**YOUR TASK:** Below are some entries. Repeat exactly the lines from the one with "or freeing now." through the one with "assign evt.evt_valid = evt_valid_q;", and only those.

**SUPPLIED RECORDS:**
File: src/rtl/periph_bus_arbiter_pkg.sv
// periph_bus_arbiter_pkg: shared state encodings, default widths and peripheral register map
package periph_bus_arbiter_pkg;
  localparam logic [1:0] IDLE = 2'd0;
  localparam logic [1:0] ACCESS = 2'd1;
  localparam logic [1:0] RESP = 2'd2;
  localparam int DEF_ADDR_W = 32;
  localparam int DEF_DATA_W = 32;
  localparam int LED_GPIO_REG = 0;
  localparam int GPIO_HI_REG = 1;
endpackage

File: src/rtl/periph_bus_arbiter_rr_arb2.sv
// rr_arb2: combinational two-way round-robin pick; a tie goes to the requester not served last
module rr_arb2 (
  input  logic [1:0] req,
  input  logic       last_srv,
  output logic       valid,
  output logic       winner
);
  always_comb begin
    valid = |req;
    winner = &req ? ~last_srv : req[1];
  end
endmodule
**src/rtl/winograd_f23_engine.sv**
```systemverilog
// Winograd F(2,3) engine: four transform products on one serial radix-2 Booth multiplier.
// Define WINOGRAD_SAT_EN to clamp outputs to DW bits instead of wrapping.
module winograd_f23_engine #(
  parameter int DW   = 16,
  parameter int FRAC = 8
) (
  input  logic          clk,
  input  logic          rst_n,
  input  logic          in_valid,
  output logic          in_ready,
  input  logic [DW-1:0] d0,
  input  logic [DW-1:0] d1,
  input  logic [DW-1:0] d2,
  input  logic [DW-1:0] d3,
  input  logic [DW-1:0] g0,
  input  logic [DW-1:0] g1,
  input  logic [DW-1:0] g2,
  output logic          out_valid,
  input  logic          out_ready,
  output logic [DW-1:0] y0,
  output logic [DW-1:0] y1,
  output logic          busy
);
  localparam int MW = DW + 1;
  localparam int AW = DW + 2;
  localparam int PW = 2 * DW + 2;
  localparam int SW = 2 * DW + 4;
  localparam int CW = $clog2(DW + 2);

  typedef enum logic [1:0] {IDLE = 2'd0, MUL = 2'd1, OUT = 2'd2} state_t;

  state_t               state_q, state_d;
  logic                 rdy_q;
  logic [3:0][DW-1:0]   d_q, d_d;
  logic [2:0][DW-1:0]   g_q, g_d;
  logic [1:0]           idx_q, idx_d;
  logic [CW-1:0]        cnt_q, cnt_d;
  logic signed [AW-1:0] acc_q, acc_d;
  logic [MW-1:0]        mq_q, mq_d;
  logic                 qm1_q, qm1_d;
  logic [3:0][PW-1:0]   t_q, t_d;
  logic [DW-1:0]        y0_q, y0_d, y1_q, y1_d;
  logic                 ovld_q, ovld_d;

  logic signed [MW-1:0] m [4];
  logic signed [MW-1:0] k [4];
  logic signed [AW-1:0] gs1, gs2;

  always_comb begin
    m[0] = MW'($signed(d_q[0])) - MW'($signed(d_q[2]));
    m[1] = MW'($signed(d_q[1])) + MW'($signed(d_q[2]));
    m[2] = MW'($signed(d_q[2])) - MW'($signed(d_q[1]));
    m[3] = MW'($signed(d_q[1])) - MW'($signed(d_q[3]));
    gs1  = AW'($signed(g_q[0])) + AW'($signed(g_q[1])) + AW'($signed(g_q[2]));
    gs2  = AW'($signed(g_q[0])) - AW'($signed(g_q[1])) + AW'($signed(g_q[2]));
    k[0] = MW'($signed(g_q[0]));
    k[1] = MW'(gs1 >>> 1);
    k[2] = MW'(gs2 >>> 1);
    k[3] = MW'($signed(g_q[2]));
  end

  // One Booth step per cycle; cnt==0 starts a fresh product from the selected operands.
  logic                 first, qm_cur;
  logic signed [AW-1:0] a_cur, a_add, a_nxt, k_ext;
  logic [MW-1:0]        q_cur, q_nxt;
  logic signed [PW-1:0] prod;

  always_comb begin
    first  = (cnt_q == '0);
    a_cur  = first ? '0 : acc_q;
    q_cur  = first ? m[idx_q] : mq_q;
    qm_cur = first ? 1'b0 : qm1_q;
    k_ext  = AW'(k[idx_q]);
    case ({q_cur[0], qm_cur})
      2'b01:   a_add = a_cur + k_ext;
      2'b10:   a_add = a_cur - k_ext;
      default: a_add = a_cur;
    endcase
    a_nxt = {a_add[AW-1], a_add[AW-1:1]};
    q_nxt = {a_add[0], q_cur[MW-1:1]};
    prod  = PW'({a_nxt, q_nxt});
  end

  logic signed [SW-1:0] s0, s1;
  always_comb begin
    s0 = SW'($signed(t_q[0])) + SW'($signed(t_q[1])) + SW'($signed(t_q[2]));
    s1 = SW'($signed(t_q[1])) - SW'($signed(t_q[2])) - SW'($signed(t_q[3]));
  end

`ifdef WINOGRAD_SAT_EN
  localparam logic signed [SW-1:0] YMAX = SW'((64'sd1 <<< (DW - 1)) - 64'sd1);
  localparam logic signed [SW-1:0] YMIN = ~YMAX;

  function automatic logic [DW-1:0] reduce(input logic signed [SW-1:0] s);
    logic signed [SW-1:0] sh;
    sh = s >>> FRAC;
    if (sh > YMAX) return DW'(YMAX);
    if (sh < YMIN) return DW'(YMIN);
    return DW'(sh);
  endfunction
`else
  function automatic logic [DW-1:0] reduce(input logic signed [SW-1:0] s);
    return DW'(s >>> FRAC);
  endfunction
`endif

  always_comb begin
    state_d = state_q;
    d_d     = d_q;
    g_d     = g_q;
    idx_d   = idx_q;
    cnt_d   = cnt_q;
    acc_d   = acc_q;
    mq_d    = mq_q;
    qm1_d   = qm1_q;
    t_d     = t_q;
    y0_d    = y0_q;
    y1_d    = y1_q;
    ovld_d  = ovld_q;
    case (state_q)
      IDLE: if (in_valid && rdy_q) begin
        d_d     = {d3, d2, d1, d0};
        g_d     = {g2, g1, g0};
        idx_d   = '0;
        cnt_d   = '0;
        state_d = MUL;
      end
      MUL: begin
        // cnt == DW+1 only after t3 is stored: spend that cycle reducing the sums.
        if (cnt_q != CW'(DW + 1)) begin
          acc_d = a_nxt;
          mq_d  = q_nxt;
          qm1_d = q_cur[0];
          cnt_d = cnt_q + 1'b1;
          if (cnt_q == CW'(DW)) begin
            t_d[idx_q] = prod;
            if (idx_q != 2'd3) begin
              idx_d = idx_q + 1'b1;
              cnt_d = '0;
            end
          end
        end else begin
          y0_d    = reduce(s0);
          y1_d    = reduce(s1);
          ovld_d  = 1'b1;
          state_d = OUT;
        end
      end
      OUT: if (out_ready) begin
        ovld_d  = 1'b0;
        state_d = IDLE;
      end
      default: state_d = IDLE;
    endcase
  end

  always_ff @(posedge clk or negedge rst_n) begin
    if (!rst_n) begin
      state_q <= IDLE;
      rdy_q   <= 1'b0;
      d_q     <= '0;
      g_q     <= '0;
      idx_q   <= '0;
      cnt_q   <= '0;
      acc_q   <= '0;
      mq_q    <= '0;
      qm1_q   <= 1'b0;
      t_q     <= '0;
      y0_q    <= '0;
      y1_q    <= '0;
      ovld_q  <= 1'b0;
    end else begin
      state_q <= state_d;
      rdy_q   <= 1'b1;
      d_q     <= d_d;
      g_q     <= g_d;
      idx_q   <= idx_d;
      cnt_q   <= cnt_d;
      acc_q   <= acc_d;
      mq_q    <= mq_d;
      qm1_q   <= qm1_d;
      t_q     <= t_d;
      y0_q    <= y0_d;
      y1_q    <= y1_d;
      ovld_q  <= ovld_d;
    end
  end

  assign in_ready  = rdy_q && (state_q == IDLE);
  assign busy      = (state_q != IDLE);
  assign out_valid = ovld_q;
  assign y0        = y0_q;
  assign y1        = y1_q;
endmodule
```
===== config.mk =====
export PLATFORM = sky130hd
export DESIGN_NAME = signal_scan_ctrl_flat
export DESIGN_NICKNAME = d
export VERILOG_FILES = /design/src/rtl/signal_scan_ctrl_pkg.sv /design/src/rtl/signal_scan_ctrl_if.sv /design/src/rtl/signal_scan_ctrl_bit_sync.sv /design/src/rtl/signal_scan_ctrl.sv /design/src/flat_wrapper.sv
export SDC_FILE = /design/constraint.sdc
export NUM_CORES = 1
export LEC_CHECK = 0
export BUFFER_PORTS_ARGS = -buffer_cell sky130_fd_sc_hd__buf_4
export CAP_MARGIN = 10
export CELL_PAD_IN_SITES_DETAIL_PLACEMENT = 1
export CELL_PAD_IN_SITES_GLOBAL_PLACEMENT = 2
export CORE_MARGIN = 4
export CORE_UTILIZATION = 39
export DETAILED_ROUTE_END_ITERATION = 12
export HOLD_SLACK_MARGIN = 0.15
export PLACE_DENSITY = 0.75
export SLEW_MARGIN = 20
export SYNTH_ARGS = -nofsm -noshare
export SYNTH_HDL_FRONTEND = slang
export SYNTH_SLANG_ARGS = --single-unit
export TNS_END_PERCENT = 100

===== constraint.sdc =====
create_clock -name clk -period 3.16 [get_ports clk]
set_input_delay 0.632 -clock clk [delete_from_list [all_inputs] [get_ports clk]]
set_output_delay 0.632 -clock clk [all_outputs]
set_load 0.02 [all_outputs]

===== src/rtl/signal_scan_ctrl_pkg.sv =====
// ---------------------------------------------------------------------------
// signal_scan_pkg
// Shared types and constants for the signal_scan_ctrl activity scanner.
//   scan_state_t : scanner FSM states
//   SYNC_STAGES  : depth of the input metastability synchronizer
// ---------------------------------------------------------------------------
package signal_scan_pkg;

  localparam int SYNC_STAGES = 2;

  typedef enum logic [1:0] {
    IDLE     = 2'd0,
    WINDOW   = 2'd1,
    UPDATE   = 2'd2,
    WAIT_EVT = 2'd3
  } scan_state_t;

endpackage


===== src/rtl/signal_scan_ctrl_if.sv =====
// ---------------------------------------------------------------------------
// signal_scan_ctrl_if
// Change-event channel from the scanner to the status/interrupt block.
//   evt_valid : event pending (master -> slave)
//   evt_ready : consumer accepts the event (slave -> master)
//   evt_chan  : channel whose status flipped (master -> slave)
//   evt_state : new status of that channel (master -> slave)
// ---------------------------------------------------------------------------
interface signal_scan_ctrl_if #(
  parameter int N_CH = 8
);
  localparam int CH_W = $clog2(N_CH);

  logic            evt_valid;
  logic            evt_ready;
  logic [CH_W-1:0] evt_chan;
  logic            evt_state;

  modport master (
    output evt_valid,
    output evt_chan,
    output evt_state,
    input  evt_ready
  );

  modport slave (
    input  evt_valid,
    input  evt_chan,
    input  evt_state,
    output evt_ready
  );

endinterface


===== src/rtl/signal_scan_ctrl_bit_sync.sv =====
// ---------------------------------------------------------------------------
// bit_sync
// Parameterized-width multi-flop synchronizer for asynchronous inputs.
// Each bit is sampled independently; there is no cross-bit coherence.
//   clk    : destination clock
//   resetn : asynchronous active-low clear of all stages
//   d      : asynchronous input bits
//   q      : synchronized bits (SYNC_STAGES cycles of latency)
// ---------------------------------------------------------------------------
module bit_sync
  import signal_scan_pkg::*;
#(
  parameter int WIDTH = 8
) (
  input  logic             clk,
  input  logic             resetn,
  input  logic [WIDTH-1:0] d,
  output logic [WIDTH-1:0] q
);

  // Stage 0 is the metastable capture flop; the last stage feeds q.
  logic [SYNC_STAGES-1:0][WIDTH-1:0] stage_q;

  always_ff @(posedge clk or negedge resetn) begin
    if (!resetn) begin
      stage_q <= '0;
    end else begin
      stage_q <= {stage_q[SYNC_STAGES-2:0], d};
    end
  end

  assign q = stage_q[SYNC_STAGES-1];

endmodule


===== src/rtl/signal_scan_ctrl.sv =====
// ---------------------------------------------------------------------------
// signal_scan_ctrl
// Time-multiplexed activity scanner. One window counter and one edge
// detector are shared round-robin across N_CH input lines; each channel is
// judged active (at least one edge in its window) or idle, and every status
// flip is reported as a single-entry valid/ready change event.
//
// Ports:
//   clk       : system clock, rising edge
//   resetn    : asynchronous active-low reset
//   in        : asynchronous signal lines [N_CH]
//   enable    : scan enable, honoured at channel boundaries
//   status    : per-channel activity result (1 = active)
//   scan_done : one-cycle pulse when a full pass completes
//   busy      : FSM not in IDLE
//   evt       : change-event channel (master side)
// ---------------------------------------------------------------------------
module signal_scan_ctrl
  import signal_scan_pkg::*;
#(
  parameter  int N_CH     = 8,
  parameter  int C_WINDOW = 10_000,
  localparam int CNT_W    = $clog2(C_WINDOW),
  localparam int CH_W     = $clog2(N_CH)
) (
  input  logic                clk,
  input  logic                resetn,
  input  logic [N_CH-1:0]     in,
  input  logic                enable,
  output logic [N_CH-1:0]     status,
  output logic                scan_done,
  output logic                busy,
  signal_scan_ctrl_if.master  evt
);

  localparam logic [CNT_W-1:0] CNT_LOAD = CNT_W'(C_WINDOW - 1);
  localparam logic [CH_W-1:0]  LAST_CH  = CH_W'(N_CH - 1);

  // -------------------------------------------------------------------------
  // Input conditioning: free-running synchronizer plus one delay flop so the
  // edge detector compares two already-synchronized samples.
  // -------------------------------------------------------------------------
  logic [N_CH-1:0] s2;
  logic [N_CH-1:0] s3_q;
  logic [N_CH-1:0] edge_vec;

  bit_sync #(
    .WIDTH (N_CH)
  ) u_sync (
    .clk    (clk),
    .resetn (resetn),
    .d      (in),
    .q      (s2)
  );

  always_ff @(posedge clk or negedge resetn) begin
    if (!resetn) begin
      s3_q <= '0;
    end else begin
      s3_q <= s2;
    end
  end

  assign edge_vec = s2 ^ s3_q;

  // -------------------------------------------------------------------------
  // Scanner state
  // -------------------------------------------------------------------------
  scan_state_t     state_q,      state_d;
  logic [CH_W-1:0] sel_q,        sel_d;
  logic [CNT_W-1:0] cnt_q,       cnt_d;
  logic            act_q,        act_d;
  logic [N_CH-1:0] status_q,     status_d;
  logic            evt_valid_q,  evt_valid_d;
  logic [CH_W-1:0] evt_chan_q,   evt_chan_d;
  logic            evt_state_q,  evt_state_d;
  logic            scan_done_q,  scan_done_d;

  logic            advance;
  logic            load_evt;

  always_ff @(posedge clk or negedge resetn) begin
    if (!resetn) begin
      state_q     <= IDLE;
      sel_q       <= '0;
      cnt_q       <= '0;
      act_q       <= 1'b0;
      status_q    <= '0;
      evt_valid_q <= 1'b0;
      evt_chan_q  <= '0;
      evt_state_q <= 1'b0;
      scan_done_q <= 1'b0;
    end else begin
      state_q     <= state_d;
      sel_q       <= sel_d;
      cnt_q       <= cnt_d;
      act_q       <= act_d;
      status_q    <= status_d;
      evt_valid_q <= evt_valid_d;
      evt_chan_q  <= evt_chan_d;
      evt_state_q <= evt_state_d;
      scan_done_q <= scan_done_d;
    end
  end

  always_comb begin
    state_d     = state_q;
    sel_d       = sel_q;
    cnt_d       = cnt_q;
    act_d       = act_q;
    status_d    = status_q;
    evt_valid_d = evt_valid_q;
    evt_chan_d  = evt_chan_q;
    evt_state_d = evt_state_q;
    scan_done_d = 1'b0;
    advance     = 1'b0;
    load_evt    = 1'b0;

    // A pending event is consumed on ready; a new load below overrides this.
    if (evt_valid_q && evt.evt_ready) begin
      evt_valid_d = 1'b0;
    end

    unique case (state_q)
      IDLE: begin
        sel_d = '0;
        if (enable) begin
          cnt_d   = CNT_LOAD;
          act_d   = 1'b0;
          state_d = WINDOW;
        end
      end

      WINDOW: begin
        if (edge_vec[sel_q]) begin
          act_d = 1'b1;
        end
        if (cnt_q == '0) begin
          state_d = UPDATE;
        end else begin
          cnt_d = cnt_q - 1'b1;
        end
      end

      UPDATE: begin
        status_d[sel_q] = act_q;
        if (act_q != status_q[sel_q]) begin
          // Single-entry queue: load only if the slot is free or freeing now.
          if (!evt_valid_q || evt.evt_ready) begin
            load_evt = 1'b1;
            advance  = 1'b1;
          end else begin
            state_d = WAIT_EVT;
          end
        end else begin
          advance = 1'b1;
        end
      end

      WAIT_EVT: begin
        // act_q still holds the result of the stalled channel.
        if (evt.evt_ready) begin
          load_evt = 1'b1;
          advance  = 1'b1;
        end
      end

      default: begin
        state_d = IDLE;
      end
    endcase

    if (load_evt) begin
      evt_valid_d = 1'b1;
      evt_chan_d  = sel_q;
      evt_state_d = act_q;
    end

    // Channel boundary: the only point where enable is re-evaluated.
    if (advance) begin
      scan_done_d = (sel_q == LAST_CH);
      sel_d       = (sel_q == LAST_CH) ? '0 : sel_q + 1'b1;
      if (enable) begin
        cnt_d   = CNT_LOAD;
        act_d   = 1'b0;
        state_d = WINDOW;
      end else begin
        sel_d   = '0;
        state_d = IDLE;
      end
    end
  end

  assign status        = status_q;
  assign scan_done     = scan_done_q;
  assign busy          = (state_q != IDLE);
  assign evt.evt_valid = evt_valid_q;
  assign evt.evt_chan  = evt_chan_q;
  assign evt.evt_state = evt_state_q;

endmodule


===== src/flat_wrapper.sv =====
// flat-port wrapper written by rule: the top's interface ports become plain ports
module signal_scan_ctrl_flat import signal_scan_pkg::*;
#(
  parameter  int N_CH     = 8,
  parameter  int C_WINDOW = 10_000,
  localparam int CNT_W    = $clog2(C_WINDOW),
  localparam int CH_W     = $clog2(N_CH)
)
  (clk, resetn, in, enable, status, scan_done, busy, evt_evt_valid, evt_evt_chan, evt_evt_state, evt_evt_ready);
  signal_scan_ctrl_if #(.N_CH(N_CH)) evt_i ();
  input  logic clk;
  input  logic resetn;
  input  logic [N_CH-1:0] in;
  input  logic enable;
  output logic [N_CH-1:0] status;
  output logic scan_done;
  output logic busy;
  output wire logic [$bits(evt_i.evt_valid)-1:0] evt_evt_valid;
  output wire logic [$bits(evt_i.evt_chan)-1:0] evt_evt_chan;
  output wire logic [$bits(evt_i.evt_state)-1:0] evt_evt_state;
  input wire logic [$bits(evt_i.evt_ready)-1:0] evt_evt_ready;
  assign evt_evt_valid = evt_i.evt_valid;
  assign evt_evt_chan = evt_i.evt_chan;
  assign evt_evt_state = evt_i.evt_state;
  assign evt_i.evt_ready = evt_evt_ready;
  signal_scan_ctrl #(.N_CH(N_CH), .C_WINDOW(C_WINDOW)) u_core (.clk(clk), .resetn(resetn), .in(in), .enable(enable), .status(status), .scan_done(scan_done), .busy(busy), .evt(evt_i));
endmodule

==> flow_summary.ini, run 1 <==
[floorplanning]
die_w_um = 91.98
start_util_pct = 40.26
die_area_sq_um = 8459
core_area_sq_um = 6832
io-pin-count = 27
chipHeight_um = 91.98
row_count = 30

[synth]
synth_top_area_share_pct = 52.78
synth_compound_area_share_pct = 10.60
synth_xor_xnor_area_share_pct = 5.096
synthAdderAreaFrac_pct = 3.640
synth_nets = 253
yosysMostFrequentCell = dfrtp_1
ys_top_cells_by_count = dfrtp_1, nor2_1, mux2_2, nand2_1, nor3_1
async_reset_ff_share_pct = 100.0
synthTopCellsByArea = dfrtp_1, mux2_2, ha_1
avgSynthCellArea_sq_um = 11.80
seq_area_frac_synth_pct = 52.78
ys_warn_count = 0
syn_inst = 233
synth-edff-count = 0
synth_area_sq_um = 2750
ys_ff_latch = 58
synth_flop_cell = dfrtp_1
yosysTopAreaCell = dfrtp_1
synth_top_family_by_area = simple AND/OR/NAND/NOR gates
muxShareOfSynthArea_pct = 9.418
yosys.area_share.simple_pct = 15.74
ys_types = 48

[layout]
antennaDiodeCount = 0
drive_gt1_share_pct = 25.75
area_delta_synth_final_pct = 16.29
nNetsFinal = 284

[power_and_ir_drop]
switching_share_pct = 38.90
worst_ir_drop_vdd_uv = 385.8
power.switching_w = 0.0009815
seqPwrFrac_pct = 40.5
comb_power_share_pct = 37.3
p_int_w = 0.001541
p_leak_nw = 1.390
p_clk_share_pct = 22.1
cellPowerDensity_nw_per_um2 = 788.9

[clock_tree]
htree_levels = 3
cts.clk_slew.worst_paths_ps = 70
cts-buffers-inserted = 9
clockRootBuffer = clkbuf_8
cts_resized = 0
cts_buffer_depth = 2
cts_tree = done
post_cts_buffers = 0
holdBufCountCts = 0
clock_latency_ps = 330
clock-sinks = 58

[critical_path]
cp-end-kind = flop
rr_worst_depth = 5
worstPathArrival_ps = 2680
r2r_start = u_core.sel_q[1]
rrSetupSlack_ps = 700
start_kind = flop
path_buf_inv = 0
slowest_stage = dfrtp_1
cp_top_family = multiplexers
r2r-end = u_core.evt.evt_chan[2]
critPathKind = reg2reg
critPathMaxStageDelay_ps = 630
critPathMaxFanout = 15
critical_path.cell_chain = mux4_2 -> mux2_2 -> xnor2_1 -> o21ai_0 -> mux2_2
critPathRequiredTime_ps = 3370
cp_common_cell = mux2_2

[detailed_routing]
antenna_left = 0
wl_um = 5750
drtIter0Drc = 46
via_count = 1891
drc_errors = 0
avgViaCountPerCell = 5.195
avgRoutedWirePerCell_um = 15.80
drt-pass1-iter-count = 4

[timing]
finalClockSkew_ps = 9.691
relSlewSlack_pct = 48.26
period_needed_ps = 2463
max_freq_ghz = 0.4061
layout_setup_ws_ps = 697.3
rsz0062_at_grt = false
worstMarginPinSlew_ps = 769.1
finalSetupViolations = 0
hold_viol_final = 0
tns_ps = 0
period_share_pct = 77.93
drv_slew = 0

[place]
routabilityCongestion = 0.8067
numPortBuffers = 26
hpwl_um = 4050
place_ws_ps = 644.5

[global_route]
antenna_found_initial = 0
grt_use_total_pct = 15.23
grt_pass1_wl_um = 10070
first_global_vias = 1918
grt_overflow_total = 0
grt_max_degree = 59

[run]
cap_violations = 0

[min_path]
hp-class = in2async

[outcome]
status = finished clean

**TASK RESULT:**
          // Single-entry queue: load only if the slot is free or freeing now.
          if (!evt_valid_q || evt.evt_ready) begin
            load_evt = 1'b1;
            advance  = 1'b1;
          end else begin
            state_d = WAIT_EVT;
          end
        end else begin
          advance = 1'b1;
        end
      end

      WAIT_EVT: begin
        // act_q still holds the result of the stalled channel.
        if (evt.evt_ready) begin
          load_evt = 1'b1;
          advance  = 1'b1;
        end
      end

      default: begin
        state_d = IDLE;
      end
    endcase

    if (load_evt) begin
      evt_valid_d = 1'b1;
      evt_chan_d  = sel_q;
      evt_state_d = act_q;
    end

    // Channel boundary: the only point where enable is re-evaluated.
    if (advance) begin
      scan_done_d = (sel_q == LAST_CH);
      sel_d       = (sel_q == LAST_CH) ? '0 : sel_q + 1'b1;
      if (enable) begin
        cnt_d   = CNT_LOAD;
        act_d   = 1'b0;
        state_d = WINDOW;
      end else begin
        sel_d   = '0;
        state_d = IDLE;
      end
    end
  end

  assign status        = status_q;
  assign scan_done     = scan_done_q;
  assign busy          = (state_q != IDLE);
  assign evt.evt_valid = evt_valid_q;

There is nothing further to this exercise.